> **WHAT NEEDS TO BE DONE**: Your answer should repeat every line of the records below in which the word "part" appears.

> **PROVIDED RECORDS**:
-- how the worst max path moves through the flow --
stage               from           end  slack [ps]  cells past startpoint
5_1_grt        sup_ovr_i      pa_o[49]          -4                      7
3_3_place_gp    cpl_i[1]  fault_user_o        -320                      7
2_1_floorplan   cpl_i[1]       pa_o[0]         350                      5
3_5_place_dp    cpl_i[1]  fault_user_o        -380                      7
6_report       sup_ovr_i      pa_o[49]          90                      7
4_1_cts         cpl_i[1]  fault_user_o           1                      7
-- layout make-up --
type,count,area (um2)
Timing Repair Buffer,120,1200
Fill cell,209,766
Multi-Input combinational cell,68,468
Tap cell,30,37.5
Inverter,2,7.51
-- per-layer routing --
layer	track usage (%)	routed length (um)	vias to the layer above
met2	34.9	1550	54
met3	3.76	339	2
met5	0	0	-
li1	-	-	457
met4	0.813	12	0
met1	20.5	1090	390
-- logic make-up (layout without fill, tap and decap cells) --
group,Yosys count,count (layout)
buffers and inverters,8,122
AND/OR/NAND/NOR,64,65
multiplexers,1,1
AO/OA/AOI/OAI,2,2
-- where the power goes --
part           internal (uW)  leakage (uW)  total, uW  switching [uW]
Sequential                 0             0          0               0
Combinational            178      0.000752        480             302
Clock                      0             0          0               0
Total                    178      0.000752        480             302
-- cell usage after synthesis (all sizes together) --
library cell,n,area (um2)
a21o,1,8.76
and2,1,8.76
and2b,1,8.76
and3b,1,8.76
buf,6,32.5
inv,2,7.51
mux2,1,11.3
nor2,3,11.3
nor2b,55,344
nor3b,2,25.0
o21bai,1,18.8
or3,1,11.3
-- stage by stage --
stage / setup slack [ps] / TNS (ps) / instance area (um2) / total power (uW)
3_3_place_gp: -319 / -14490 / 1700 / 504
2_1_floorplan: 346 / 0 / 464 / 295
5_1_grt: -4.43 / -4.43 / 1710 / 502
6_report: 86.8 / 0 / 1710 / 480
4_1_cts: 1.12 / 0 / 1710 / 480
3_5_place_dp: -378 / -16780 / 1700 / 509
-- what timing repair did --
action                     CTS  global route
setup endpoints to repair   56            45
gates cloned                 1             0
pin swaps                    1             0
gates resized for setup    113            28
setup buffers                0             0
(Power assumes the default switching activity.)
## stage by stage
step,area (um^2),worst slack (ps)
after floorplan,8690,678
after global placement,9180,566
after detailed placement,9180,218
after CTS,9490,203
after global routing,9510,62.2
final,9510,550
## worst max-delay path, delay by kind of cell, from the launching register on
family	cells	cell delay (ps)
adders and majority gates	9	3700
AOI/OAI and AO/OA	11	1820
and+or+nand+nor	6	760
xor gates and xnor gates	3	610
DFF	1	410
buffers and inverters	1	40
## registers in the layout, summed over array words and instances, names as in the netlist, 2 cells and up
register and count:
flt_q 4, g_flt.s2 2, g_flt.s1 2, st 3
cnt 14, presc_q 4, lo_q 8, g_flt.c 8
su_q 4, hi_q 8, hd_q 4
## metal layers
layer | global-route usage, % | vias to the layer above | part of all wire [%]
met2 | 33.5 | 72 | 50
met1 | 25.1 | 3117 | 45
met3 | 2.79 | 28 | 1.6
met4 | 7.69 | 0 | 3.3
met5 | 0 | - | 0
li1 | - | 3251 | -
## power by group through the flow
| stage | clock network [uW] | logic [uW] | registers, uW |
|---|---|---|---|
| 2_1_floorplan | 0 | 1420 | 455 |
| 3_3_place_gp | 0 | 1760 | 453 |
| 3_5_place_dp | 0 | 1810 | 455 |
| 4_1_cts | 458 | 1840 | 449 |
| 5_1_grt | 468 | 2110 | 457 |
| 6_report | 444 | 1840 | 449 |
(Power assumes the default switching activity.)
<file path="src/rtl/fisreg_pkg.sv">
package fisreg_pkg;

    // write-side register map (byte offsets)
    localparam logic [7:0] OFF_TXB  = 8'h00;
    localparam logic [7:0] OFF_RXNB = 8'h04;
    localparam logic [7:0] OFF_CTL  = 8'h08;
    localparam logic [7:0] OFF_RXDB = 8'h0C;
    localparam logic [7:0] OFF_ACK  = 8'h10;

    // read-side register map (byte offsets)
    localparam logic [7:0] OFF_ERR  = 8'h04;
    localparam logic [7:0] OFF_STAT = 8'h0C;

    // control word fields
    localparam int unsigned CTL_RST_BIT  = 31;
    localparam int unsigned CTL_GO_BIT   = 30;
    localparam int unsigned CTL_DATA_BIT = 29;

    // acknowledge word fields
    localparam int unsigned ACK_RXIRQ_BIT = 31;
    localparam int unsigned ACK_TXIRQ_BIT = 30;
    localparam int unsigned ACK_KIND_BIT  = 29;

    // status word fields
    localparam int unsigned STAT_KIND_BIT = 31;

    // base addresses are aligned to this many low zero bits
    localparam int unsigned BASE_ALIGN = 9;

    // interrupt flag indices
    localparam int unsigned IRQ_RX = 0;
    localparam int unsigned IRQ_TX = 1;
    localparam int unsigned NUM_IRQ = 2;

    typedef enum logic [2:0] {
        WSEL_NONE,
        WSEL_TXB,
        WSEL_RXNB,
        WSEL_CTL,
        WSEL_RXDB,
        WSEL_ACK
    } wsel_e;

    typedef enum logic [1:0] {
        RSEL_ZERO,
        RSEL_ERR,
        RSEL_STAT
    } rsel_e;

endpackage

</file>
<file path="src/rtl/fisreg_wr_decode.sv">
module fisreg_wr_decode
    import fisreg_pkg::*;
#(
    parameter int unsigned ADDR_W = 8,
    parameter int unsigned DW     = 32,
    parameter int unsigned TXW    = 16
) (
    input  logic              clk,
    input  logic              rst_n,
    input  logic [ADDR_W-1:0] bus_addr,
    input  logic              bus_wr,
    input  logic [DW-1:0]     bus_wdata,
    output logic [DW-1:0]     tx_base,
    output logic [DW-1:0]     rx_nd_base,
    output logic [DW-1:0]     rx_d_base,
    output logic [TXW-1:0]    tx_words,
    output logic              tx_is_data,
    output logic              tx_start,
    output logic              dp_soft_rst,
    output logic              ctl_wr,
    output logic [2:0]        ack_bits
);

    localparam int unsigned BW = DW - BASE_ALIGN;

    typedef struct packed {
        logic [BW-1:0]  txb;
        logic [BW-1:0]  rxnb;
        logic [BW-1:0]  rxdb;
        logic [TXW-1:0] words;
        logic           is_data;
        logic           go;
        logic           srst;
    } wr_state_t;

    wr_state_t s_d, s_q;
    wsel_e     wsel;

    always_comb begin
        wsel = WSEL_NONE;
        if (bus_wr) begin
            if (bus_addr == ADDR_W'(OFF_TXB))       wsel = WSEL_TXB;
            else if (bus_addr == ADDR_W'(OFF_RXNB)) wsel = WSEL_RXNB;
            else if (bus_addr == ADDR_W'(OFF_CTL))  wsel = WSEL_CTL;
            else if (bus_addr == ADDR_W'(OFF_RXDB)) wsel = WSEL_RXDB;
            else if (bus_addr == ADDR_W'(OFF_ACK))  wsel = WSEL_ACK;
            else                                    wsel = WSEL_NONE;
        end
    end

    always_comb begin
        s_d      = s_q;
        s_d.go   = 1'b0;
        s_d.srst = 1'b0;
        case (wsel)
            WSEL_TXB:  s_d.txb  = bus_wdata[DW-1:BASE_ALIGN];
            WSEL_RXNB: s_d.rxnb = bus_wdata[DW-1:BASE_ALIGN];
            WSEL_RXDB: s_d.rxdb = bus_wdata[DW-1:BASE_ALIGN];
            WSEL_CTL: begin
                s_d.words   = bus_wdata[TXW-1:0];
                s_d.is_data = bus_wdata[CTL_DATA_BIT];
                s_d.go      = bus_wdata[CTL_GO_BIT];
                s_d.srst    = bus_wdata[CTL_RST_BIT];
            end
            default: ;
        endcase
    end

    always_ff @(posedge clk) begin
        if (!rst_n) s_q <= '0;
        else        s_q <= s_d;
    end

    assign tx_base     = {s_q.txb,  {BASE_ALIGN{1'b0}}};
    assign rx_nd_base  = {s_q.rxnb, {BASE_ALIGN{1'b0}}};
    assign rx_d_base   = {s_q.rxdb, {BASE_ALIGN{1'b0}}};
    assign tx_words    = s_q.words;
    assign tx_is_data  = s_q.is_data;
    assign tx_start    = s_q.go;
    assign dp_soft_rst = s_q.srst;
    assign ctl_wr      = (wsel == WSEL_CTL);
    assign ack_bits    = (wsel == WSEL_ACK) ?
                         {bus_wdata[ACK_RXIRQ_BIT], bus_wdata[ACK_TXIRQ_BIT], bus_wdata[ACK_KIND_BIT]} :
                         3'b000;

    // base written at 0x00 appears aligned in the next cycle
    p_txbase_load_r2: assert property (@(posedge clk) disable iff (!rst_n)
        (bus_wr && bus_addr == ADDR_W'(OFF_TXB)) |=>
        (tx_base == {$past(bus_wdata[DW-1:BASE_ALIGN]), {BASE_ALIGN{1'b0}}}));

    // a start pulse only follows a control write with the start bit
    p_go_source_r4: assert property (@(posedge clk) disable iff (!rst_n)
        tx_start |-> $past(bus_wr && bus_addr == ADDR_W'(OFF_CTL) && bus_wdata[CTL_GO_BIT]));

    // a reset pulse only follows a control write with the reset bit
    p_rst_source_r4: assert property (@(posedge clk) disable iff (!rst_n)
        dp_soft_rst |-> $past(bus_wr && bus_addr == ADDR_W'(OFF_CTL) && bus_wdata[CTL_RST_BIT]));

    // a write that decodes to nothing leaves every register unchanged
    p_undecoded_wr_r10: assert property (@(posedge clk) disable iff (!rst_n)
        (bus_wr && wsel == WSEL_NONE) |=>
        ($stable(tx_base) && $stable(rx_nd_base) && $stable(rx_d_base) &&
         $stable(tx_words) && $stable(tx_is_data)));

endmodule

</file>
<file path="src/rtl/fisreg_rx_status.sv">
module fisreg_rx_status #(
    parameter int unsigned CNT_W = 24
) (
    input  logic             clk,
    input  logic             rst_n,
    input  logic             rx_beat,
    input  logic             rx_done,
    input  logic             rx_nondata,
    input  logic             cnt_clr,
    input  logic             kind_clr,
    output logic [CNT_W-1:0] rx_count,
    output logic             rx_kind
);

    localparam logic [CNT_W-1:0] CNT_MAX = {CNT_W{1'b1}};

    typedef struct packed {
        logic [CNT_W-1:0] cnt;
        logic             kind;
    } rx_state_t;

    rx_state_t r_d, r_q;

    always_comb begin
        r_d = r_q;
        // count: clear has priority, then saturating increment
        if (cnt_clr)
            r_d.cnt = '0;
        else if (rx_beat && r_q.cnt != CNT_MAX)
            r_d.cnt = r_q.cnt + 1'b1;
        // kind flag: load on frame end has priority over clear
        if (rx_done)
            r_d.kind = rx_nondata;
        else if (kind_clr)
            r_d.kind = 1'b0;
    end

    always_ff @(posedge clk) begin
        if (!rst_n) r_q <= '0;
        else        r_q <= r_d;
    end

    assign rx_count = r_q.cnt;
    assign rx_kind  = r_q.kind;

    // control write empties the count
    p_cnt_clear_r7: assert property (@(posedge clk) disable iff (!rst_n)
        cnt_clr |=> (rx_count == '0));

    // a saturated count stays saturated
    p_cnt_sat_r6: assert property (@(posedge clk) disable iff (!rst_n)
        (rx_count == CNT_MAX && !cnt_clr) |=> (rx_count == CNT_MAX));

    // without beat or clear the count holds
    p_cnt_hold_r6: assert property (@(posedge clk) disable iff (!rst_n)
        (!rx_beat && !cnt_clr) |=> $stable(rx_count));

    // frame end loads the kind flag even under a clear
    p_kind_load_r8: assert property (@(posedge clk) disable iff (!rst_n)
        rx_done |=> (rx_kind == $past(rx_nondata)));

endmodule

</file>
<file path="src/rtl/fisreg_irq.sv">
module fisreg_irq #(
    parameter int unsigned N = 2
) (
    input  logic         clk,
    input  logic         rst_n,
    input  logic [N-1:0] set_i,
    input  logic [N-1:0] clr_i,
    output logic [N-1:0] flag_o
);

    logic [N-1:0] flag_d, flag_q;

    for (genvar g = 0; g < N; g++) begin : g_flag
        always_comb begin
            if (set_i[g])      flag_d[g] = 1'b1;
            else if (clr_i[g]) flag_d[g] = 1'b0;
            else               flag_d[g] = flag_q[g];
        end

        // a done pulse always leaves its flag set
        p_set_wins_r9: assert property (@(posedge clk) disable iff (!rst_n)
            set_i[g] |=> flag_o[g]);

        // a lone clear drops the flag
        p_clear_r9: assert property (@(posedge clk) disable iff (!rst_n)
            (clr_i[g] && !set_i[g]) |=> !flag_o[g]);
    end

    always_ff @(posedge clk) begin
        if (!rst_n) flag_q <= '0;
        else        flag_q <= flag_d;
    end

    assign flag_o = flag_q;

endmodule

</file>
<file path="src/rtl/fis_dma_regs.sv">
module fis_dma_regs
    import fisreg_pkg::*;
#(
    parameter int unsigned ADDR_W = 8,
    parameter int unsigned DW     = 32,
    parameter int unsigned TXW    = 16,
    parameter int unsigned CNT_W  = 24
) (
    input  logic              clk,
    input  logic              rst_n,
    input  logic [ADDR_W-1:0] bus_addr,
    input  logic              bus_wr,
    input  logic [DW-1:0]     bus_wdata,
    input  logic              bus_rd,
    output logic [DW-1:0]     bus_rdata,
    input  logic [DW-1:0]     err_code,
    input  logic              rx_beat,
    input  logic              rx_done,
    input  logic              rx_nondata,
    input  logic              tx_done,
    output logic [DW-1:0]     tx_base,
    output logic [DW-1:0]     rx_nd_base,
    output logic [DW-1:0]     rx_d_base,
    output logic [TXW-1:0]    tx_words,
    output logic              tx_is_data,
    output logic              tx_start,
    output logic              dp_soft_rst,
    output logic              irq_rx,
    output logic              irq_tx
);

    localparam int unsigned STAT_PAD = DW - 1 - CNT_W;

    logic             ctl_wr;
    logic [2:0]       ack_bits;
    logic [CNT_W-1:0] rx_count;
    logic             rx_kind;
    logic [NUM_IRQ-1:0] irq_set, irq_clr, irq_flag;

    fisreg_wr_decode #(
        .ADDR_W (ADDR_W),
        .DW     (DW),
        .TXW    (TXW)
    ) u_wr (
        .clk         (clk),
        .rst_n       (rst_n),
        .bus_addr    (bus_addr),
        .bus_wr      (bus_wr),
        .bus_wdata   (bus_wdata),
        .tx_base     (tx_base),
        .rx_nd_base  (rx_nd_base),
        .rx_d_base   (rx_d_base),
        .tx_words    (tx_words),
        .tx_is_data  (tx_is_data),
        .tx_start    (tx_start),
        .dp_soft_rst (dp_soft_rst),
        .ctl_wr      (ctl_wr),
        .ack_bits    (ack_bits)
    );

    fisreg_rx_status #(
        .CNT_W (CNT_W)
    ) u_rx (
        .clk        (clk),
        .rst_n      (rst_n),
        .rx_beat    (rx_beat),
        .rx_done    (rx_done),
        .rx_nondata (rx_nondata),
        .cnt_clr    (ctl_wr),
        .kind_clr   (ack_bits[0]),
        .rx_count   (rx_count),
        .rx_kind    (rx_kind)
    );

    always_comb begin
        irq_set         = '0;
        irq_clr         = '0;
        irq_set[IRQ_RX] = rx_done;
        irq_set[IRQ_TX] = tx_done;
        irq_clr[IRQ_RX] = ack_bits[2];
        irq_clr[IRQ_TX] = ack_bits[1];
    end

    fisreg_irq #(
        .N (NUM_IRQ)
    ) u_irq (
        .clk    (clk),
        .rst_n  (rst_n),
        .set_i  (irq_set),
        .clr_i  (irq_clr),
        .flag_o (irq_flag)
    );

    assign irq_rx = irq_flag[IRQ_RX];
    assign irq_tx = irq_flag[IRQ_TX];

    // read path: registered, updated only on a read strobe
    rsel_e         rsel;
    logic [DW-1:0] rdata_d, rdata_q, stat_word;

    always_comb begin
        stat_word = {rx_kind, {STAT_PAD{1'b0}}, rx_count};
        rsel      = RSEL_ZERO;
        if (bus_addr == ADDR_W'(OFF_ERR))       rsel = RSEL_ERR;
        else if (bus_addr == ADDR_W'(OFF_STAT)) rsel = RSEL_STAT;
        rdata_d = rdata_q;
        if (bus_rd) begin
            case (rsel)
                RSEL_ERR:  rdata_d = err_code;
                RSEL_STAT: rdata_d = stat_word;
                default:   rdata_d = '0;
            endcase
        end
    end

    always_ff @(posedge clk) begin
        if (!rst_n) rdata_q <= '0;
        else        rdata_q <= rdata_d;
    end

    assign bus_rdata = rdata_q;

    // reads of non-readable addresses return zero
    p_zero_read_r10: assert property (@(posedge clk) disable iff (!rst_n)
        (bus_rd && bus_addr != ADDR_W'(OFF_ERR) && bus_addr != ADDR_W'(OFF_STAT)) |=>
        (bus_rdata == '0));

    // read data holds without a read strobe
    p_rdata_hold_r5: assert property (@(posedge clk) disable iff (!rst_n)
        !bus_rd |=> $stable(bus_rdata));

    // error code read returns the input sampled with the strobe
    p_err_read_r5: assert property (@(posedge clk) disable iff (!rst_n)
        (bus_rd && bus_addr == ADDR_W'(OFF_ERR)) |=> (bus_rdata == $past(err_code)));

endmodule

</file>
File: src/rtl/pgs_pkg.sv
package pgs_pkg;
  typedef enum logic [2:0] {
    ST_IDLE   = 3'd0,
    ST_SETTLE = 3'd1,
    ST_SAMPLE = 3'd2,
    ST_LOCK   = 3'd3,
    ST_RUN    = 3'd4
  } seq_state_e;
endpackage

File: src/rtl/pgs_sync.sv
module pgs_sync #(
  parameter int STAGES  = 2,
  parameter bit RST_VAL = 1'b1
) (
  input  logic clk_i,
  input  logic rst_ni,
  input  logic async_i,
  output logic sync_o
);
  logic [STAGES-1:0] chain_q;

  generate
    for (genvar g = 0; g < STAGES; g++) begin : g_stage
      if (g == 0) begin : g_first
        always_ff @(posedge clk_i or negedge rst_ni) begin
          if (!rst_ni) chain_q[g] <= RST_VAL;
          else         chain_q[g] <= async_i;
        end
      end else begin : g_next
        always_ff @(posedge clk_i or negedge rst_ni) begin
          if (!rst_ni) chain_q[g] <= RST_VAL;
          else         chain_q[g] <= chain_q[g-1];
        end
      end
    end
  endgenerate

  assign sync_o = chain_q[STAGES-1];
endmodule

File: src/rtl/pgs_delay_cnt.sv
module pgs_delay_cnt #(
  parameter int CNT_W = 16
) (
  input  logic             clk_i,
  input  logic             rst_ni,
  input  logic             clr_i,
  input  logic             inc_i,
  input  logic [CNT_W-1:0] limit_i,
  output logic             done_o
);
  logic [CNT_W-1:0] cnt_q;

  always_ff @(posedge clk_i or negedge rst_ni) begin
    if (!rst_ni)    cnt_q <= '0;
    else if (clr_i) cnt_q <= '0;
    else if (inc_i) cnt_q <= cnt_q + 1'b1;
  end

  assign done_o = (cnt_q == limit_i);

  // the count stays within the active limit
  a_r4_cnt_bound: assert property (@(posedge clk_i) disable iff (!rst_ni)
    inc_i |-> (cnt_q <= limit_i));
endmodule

> **OUTPUT OF THE TASK**:
part           internal (uW)  leakage (uW)  total, uW  switching [uW]
layer | global-route usage, % | vias to the layer above | part of all wire [%]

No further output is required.